The columns of the Blog and Post are returned multiple times. The goal would be to narrow it down to 3 + 4 = 7 rows instead of 3 * 4 = 12 rows. If we add more Includes the result set (the cartesian product) explodes.

The explosion happens only íf the relations are on the same level. If, for example,Contributorsare part of Posts the explosion only happens for thePosts.

But it can get even worse….

The performance problem adds up, because EF internally appends an order byand this causes further performance problems on such large amounts of data. The following SQL statement is generated by EF:

SELECT *
FROM [Blogs] AS [b]
LEFT JOIN [Posts] AS [p] ON [b].[Id] = [p].[BlogId]
LEFT JOIN [Contributors] AS [c] ON [b].[Id] = [c].[BlogId]
ORDER BY [b].[Id], [p].[PostId]

This leads to serious performance issues.
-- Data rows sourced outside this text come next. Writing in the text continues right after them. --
`config.mk`:
```
export PLATFORM = sky130hd
export DESIGN_NAME = icu_sequencer
export DESIGN_NICKNAME = d
export VERILOG_FILES = /design/src/rtl/icu_sequencer.sv
export SDC_FILE = /design/constraint.sdc
export NUM_CORES = 1
export LEC_CHECK = 0
export ABC_AREA = 1
export BUFFER_PORTS_ARGS = -buffer_cell sky130_fd_sc_hd__buf_2
export CORE_MARGIN = 10
export CORE_UTILIZATION = 45
export CTS_CLUSTER_SIZE = 24
export DETAILED_ROUTE_END_ITERATION = 8
export PLACE_DENSITY_LB_ADDON = 0.05
export SLEW_MARGIN = 15
export SYNTH_ARGS = -nofsm -noshare
export SYNTH_HDL_FRONTEND = slang
export SYNTH_SLANG_ARGS = --single-unit
```
`constraint.sdc`:
```
create_clock -name clk -period 3.2 [get_ports clk]
set_input_delay 0.32 -clock clk [delete_from_list [all_inputs] [get_ports clk]]
set_output_delay 0.32 -clock clk [all_outputs]
set_load 0.01 [all_outputs]
```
There are several approaches to prevent this problemes.

Prevent Data Duplication

If the Blogs table has a big column like long texts or binary data it is returned multiple times. When querying data one should always lay focus on the minimum of data needed.
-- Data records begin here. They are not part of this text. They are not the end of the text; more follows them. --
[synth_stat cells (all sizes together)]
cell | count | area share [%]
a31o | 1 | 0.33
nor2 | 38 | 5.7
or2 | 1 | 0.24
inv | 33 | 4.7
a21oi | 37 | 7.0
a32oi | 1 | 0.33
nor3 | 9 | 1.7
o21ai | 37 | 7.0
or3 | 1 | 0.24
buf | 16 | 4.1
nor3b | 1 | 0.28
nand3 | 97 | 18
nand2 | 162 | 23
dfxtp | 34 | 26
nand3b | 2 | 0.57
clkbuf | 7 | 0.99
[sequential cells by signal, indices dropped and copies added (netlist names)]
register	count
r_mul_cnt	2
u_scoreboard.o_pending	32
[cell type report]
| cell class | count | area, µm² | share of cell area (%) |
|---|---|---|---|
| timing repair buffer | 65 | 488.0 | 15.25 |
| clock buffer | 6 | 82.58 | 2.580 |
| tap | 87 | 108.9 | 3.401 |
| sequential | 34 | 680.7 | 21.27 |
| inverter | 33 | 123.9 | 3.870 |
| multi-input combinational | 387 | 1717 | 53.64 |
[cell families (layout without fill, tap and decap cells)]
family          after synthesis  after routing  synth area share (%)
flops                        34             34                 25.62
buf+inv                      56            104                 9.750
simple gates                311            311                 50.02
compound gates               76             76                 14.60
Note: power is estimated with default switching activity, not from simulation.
Simply said: „If you don’t need columns don’t query for it.“

Separate the queries

One solution is to load the data in separate queries. You can load the related entities manually by using Load()
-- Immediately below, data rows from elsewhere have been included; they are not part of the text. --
[src/rtl/cheat_code_loader.sv]
// cheat_code_loader: packs the HPS cheat download byte stream into 128-bit
// {flags, address, compare, replace} records and sends each one on the 129-bit
// cheat code bus. Every record gets one full low->high->low cycle of code[128].
module cheat_code_loader #(
  parameter logic [7:0]  CHEAT_INDEX  = 8'd255,
  parameter int unsigned MAX_CODES    = 32,
  parameter int unsigned PULSE_CYCLES = 2
) (
  input  logic         clk,
  input  logic         reset,
  input  logic         ioctl_download,
  input  logic [7:0]   ioctl_index,
  input  logic         ioctl_wr,
  input  logic [7:0]   ioctl_dout,
  output logic         ioctl_wait,
  output logic         cheat_reset,
  output logic [128:0] code,
  output logic [7:0]   code_count,
  output logic         busy,
  output logic         overflow_err,
  output logic         partial_err
);

  localparam int unsigned PCW = (PULSE_CYCLES > 1) ? $clog2(PULSE_CYCLES) : 1;
  localparam logic [PCW-1:0] PULSE_LAST = PCW'(PULSE_CYCLES - 1);
  localparam int unsigned BW  = 4;
  localparam int unsigned CW  = 8;
  localparam int unsigned RW  = 128;

  typedef enum logic [1:0] {
    S_IDLE = 2'd0,
    S_LOAD = 2'd1,
    S_HI   = 2'd2,
    S_LO   = 2'd3
  } state_t;

  // Registered state
  state_t          r_state;
  logic [PCW-1:0]  r_pcnt;
  logic            r_active_q;
  logic            r_cheat_reset;
  logic [BW-1:0]   r_b;
  logic            r_pending;
  logic [RW-1:0]   r_rec;
  logic [RW:0]     r_code;
  logic [CW-1:0]   r_count;
  logic            r_ovf;
  logic            r_part;
  logic            r_busy;

  // Combinational next values
  logic            w_active;
  logic            w_rise;
  logic            w_fall;
  logic            w_byte;
  logic [BW-1:0]   w_b_eff;
  logic [CW-1:0]   w_count_eff;
  logic [6:0]      w_lane;
  state_t          w_state_nxt;
  logic [PCW-1:0]  w_pcnt_nxt;
  logic            w_load;
  logic            w_abort;
  logic            w_clk_bit_nxt;
  logic [BW-1:0]   w_b_nxt;
  logic [CW-1:0]   w_count_nxt;
  logic            w_ovf_nxt;
  logic            w_part_nxt;
  logic            w_rec_we;
  logic            w_pend_set;
  logic            w_pending_nxt;

  // Download qualification and edge detection of the active window
  assign w_active = ioctl_download && (ioctl_index == CHEAT_INDEX);
  assign w_rise   = w_active && !r_active_q;
  assign w_fall   = !w_active && r_active_q;
  assign w_byte   = w_active && ioctl_wr;

  // A download start restarts assembly, so a byte on that cycle sees b=0
  assign w_b_eff     = w_rise ? '0 : r_b;
  assign w_count_eff = w_rise ? '0 : r_count;

  // Bit offset of the current byte: field 0 lands in the top word, lane 0 in the low byte
  assign w_lane = {~w_b_eff[3:2], w_b_eff[1:0], 3'b000};

  // Transmit FSM next state, pulse counter and clock-bit value
  always_comb begin
    w_state_nxt   = r_state;
    w_pcnt_nxt    = r_pcnt;
    w_load        = 1'b0;
    w_abort       = r_cheat_reset && ((r_state == S_HI) || (r_state == S_LO));
    w_clk_bit_nxt = 1'b0;
    case (r_state)
      S_IDLE: begin
        if (r_pending) begin
          w_state_nxt = S_LOAD;
        end
      end
      S_LOAD: begin
        w_load      = 1'b1;
        w_state_nxt = S_HI;
        w_pcnt_nxt  = '0;
      end
      S_HI: begin
        if (r_pcnt == PULSE_LAST) begin
          w_state_nxt = S_LO;
          w_pcnt_nxt  = '0;
        end else begin
          w_pcnt_nxt = r_pcnt + PCW'(1);
        end
      end
      S_LO: begin
        if (r_pcnt == PULSE_LAST) begin
          w_state_nxt = S_IDLE;
          w_pcnt_nxt  = '0;
        end else begin
          w_pcnt_nxt = r_pcnt + PCW'(1);
        end
      end
      default: begin
        w_state_nxt = S_IDLE;
        w_pcnt_nxt  = '0;
      end
    endcase
    if (w_abort) begin
      w_state_nxt = S_IDLE;
      w_pcnt_nxt  = '0;
    end
    // code[128] trails the HI state by one register stage
    w_clk_bit_nxt = (r_state == S_HI) && !w_abort;
  end

  // Byte assembly, record completion and error flag next values
  always_comb begin
    w_b_nxt     = w_b_eff;
    w_count_nxt = w_count_eff;
    w_ovf_nxt   = w_rise ? 1'b0 : r_ovf;
    w_part_nxt  = w_rise ? 1'b0 : r_part;
    w_rec_we    = 1'b0;
    w_pend_set  = 1'b0;
    if (w_fall && (r_b != '0)) begin
      w_part_nxt = 1'b1;
      w_b_nxt    = '0;
    end
    if (w_byte) begin
      if (r_pending) begin
        w_ovf_nxt = 1'b1;
      end else begin
        w_rec_we = 1'b1;
        if (w_b_eff == BW'(15)) begin
          w_b_nxt = '0;
          if (32'(w_count_eff) < MAX_CODES) begin
            w_pend_set = 1'b1;
          end
          if (w_count_eff != CW'(255)) begin
            w_count_nxt = w_count_eff + CW'(1);
          end
        end else begin
          w_b_nxt = w_b_eff + BW'(1);
        end
      end
    end
  end

  // Pending record flag: set on completion, freed by LOAD or an abort
  always_comb begin
    w_pending_nxt = r_pending;
    if (w_load || w_abort) begin
      w_pending_nxt = 1'b0;
    end
    if (w_pend_set) begin
      w_pending_nxt = 1'b1;
    end
  end

  // FSM state register
  always_ff @(posedge clk) begin
    if (reset) begin
      r_state <= S_IDLE;
      r_pcnt  <= '0;
    end else begin
      r_state <= w_state_nxt;
      r_pcnt  <= w_pcnt_nxt;
    end
  end

  // Download tracking, assembly counters and sticky error flags
  always_ff @(posedge clk) begin
    if (reset) begin
      r_active_q    <= 1'b0;
      r_cheat_reset <= 1'b0;
      r_b           <= '0;
      r_pending     <= 1'b0;
      r_count       <= '0;
      r_ovf         <= 1'b0;
      r_part        <= 1'b0;
    end else begin
      r_active_q    <= w_active;
      r_cheat_reset <= w_rise;
      r_b           <= w_b_nxt;
      r_pending     <= w_pending_nxt;
      r_count       <= w_count_nxt;
      r_ovf         <= w_ovf_nxt;
      r_part        <= w_part_nxt;
    end
  end

  // Record buffer byte writes
  always_ff @(posedge clk) begin
    if (reset) begin
      r_rec <= '0;
    end else if (w_rec_we) begin
      r_rec[w_lane +: 8] <= ioctl_dout;
    end
  end

  // Output bus: payload captured in LOAD, clock bit driven from the FSM
  always_ff @(posedge clk) begin
    if (reset) begin
      r_code <= '0;
    end else begin
      if (w_load) begin
        r_code[RW-1:0] <= r_rec;
      end
      r_code[RW] <= w_clk_bit_nxt;
    end
  end

  // Back-pressure / busy: high while a record waits or the FSM is active
  always_ff @(posedge clk) begin
    if (reset) begin
      r_busy <= 1'b0;
    end else begin
      r_busy <= w_pending_nxt || (w_state_nxt != S_IDLE);
    end
  end

  assign ioctl_wait   = r_busy;
  assign busy         = r_busy;
  assign cheat_reset  = r_cheat_reset;
  assign code         = r_code;
  assign code_count   = r_count;
  assign overflow_err = r_ovf;
  assign partial_err  = r_part;

endmodule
var books = await DbContext.Blogs
    .Where(p => p.Id == BlogId)
    .ToListAsync();

DbContext.Posts.Where(p => p.Id == bookId).Load();
DbContext.Contributors.Where(p => p.Id == bookId).Load();

Using Split Query

Entity Framework allows you to specify that a query can be split in multiple SQL statements, using. AsSplitQuery() for a single LINQ query

var posts = await DbContext.Blogs
    .Include(p => p.Posts)
    .Include(p => p.Contributors)
    .Where(p => p.Id == BlogId)
    .AsSplitQuery()
    .ToListAsync();

or to enable Split Query globally as shown below

protected override void OnConfiguring(DbContextOptionsBuilder optionsBuilder)
{
    optionsBuilder
        .UseSqlServer(
            @"Server=(localdb)\mssqllocaldb;Database=EFQuerying;Trusted_Connection=True",
           o => o.UseQuerySplittingBehavior(QuerySplittingBehavior.SplitQuery));
}

When split queries are configured as the default, it’s still possible to configure specific queries to execute as single queries:

using (var context = new SplitQueriesBloggingContext())
{
    var blogs = context.Blogs
        .Include(blog => blog.Posts)
        .AsSingleQuery()
        .ToList();
}

Using split query the query of above results in the following three SQL statements

SELECT [b].[Id], [b].[Rating], [b].[Url]
FROM [Blogs] AS [b]
ORDER BY [b].[Id]

SELECT [p].[PostId], [p].[BlogId], [p].[Content], [p].[Title], [b].[Id]
FROM [Blogs] AS [b]
INNER JOIN [Posts] AS [p] ON [b].[Id] = [p].[BlogId]
ORDER BY [b].[Id]

SELECT [c].[ContributorId], [c].[BlogId], [c].[Title], [b].[Id]
FROM [Blogs] AS [b]
INNER JOIN [Contributors] AS [c] ON [b].[Id] = [c].[BlogId]
ORDER BY [b].[Id]

In conclusion, split queries are great and do avoid the Cartesian Explosion. Next to all the performance improvments, splitting the query can result in negative side effects.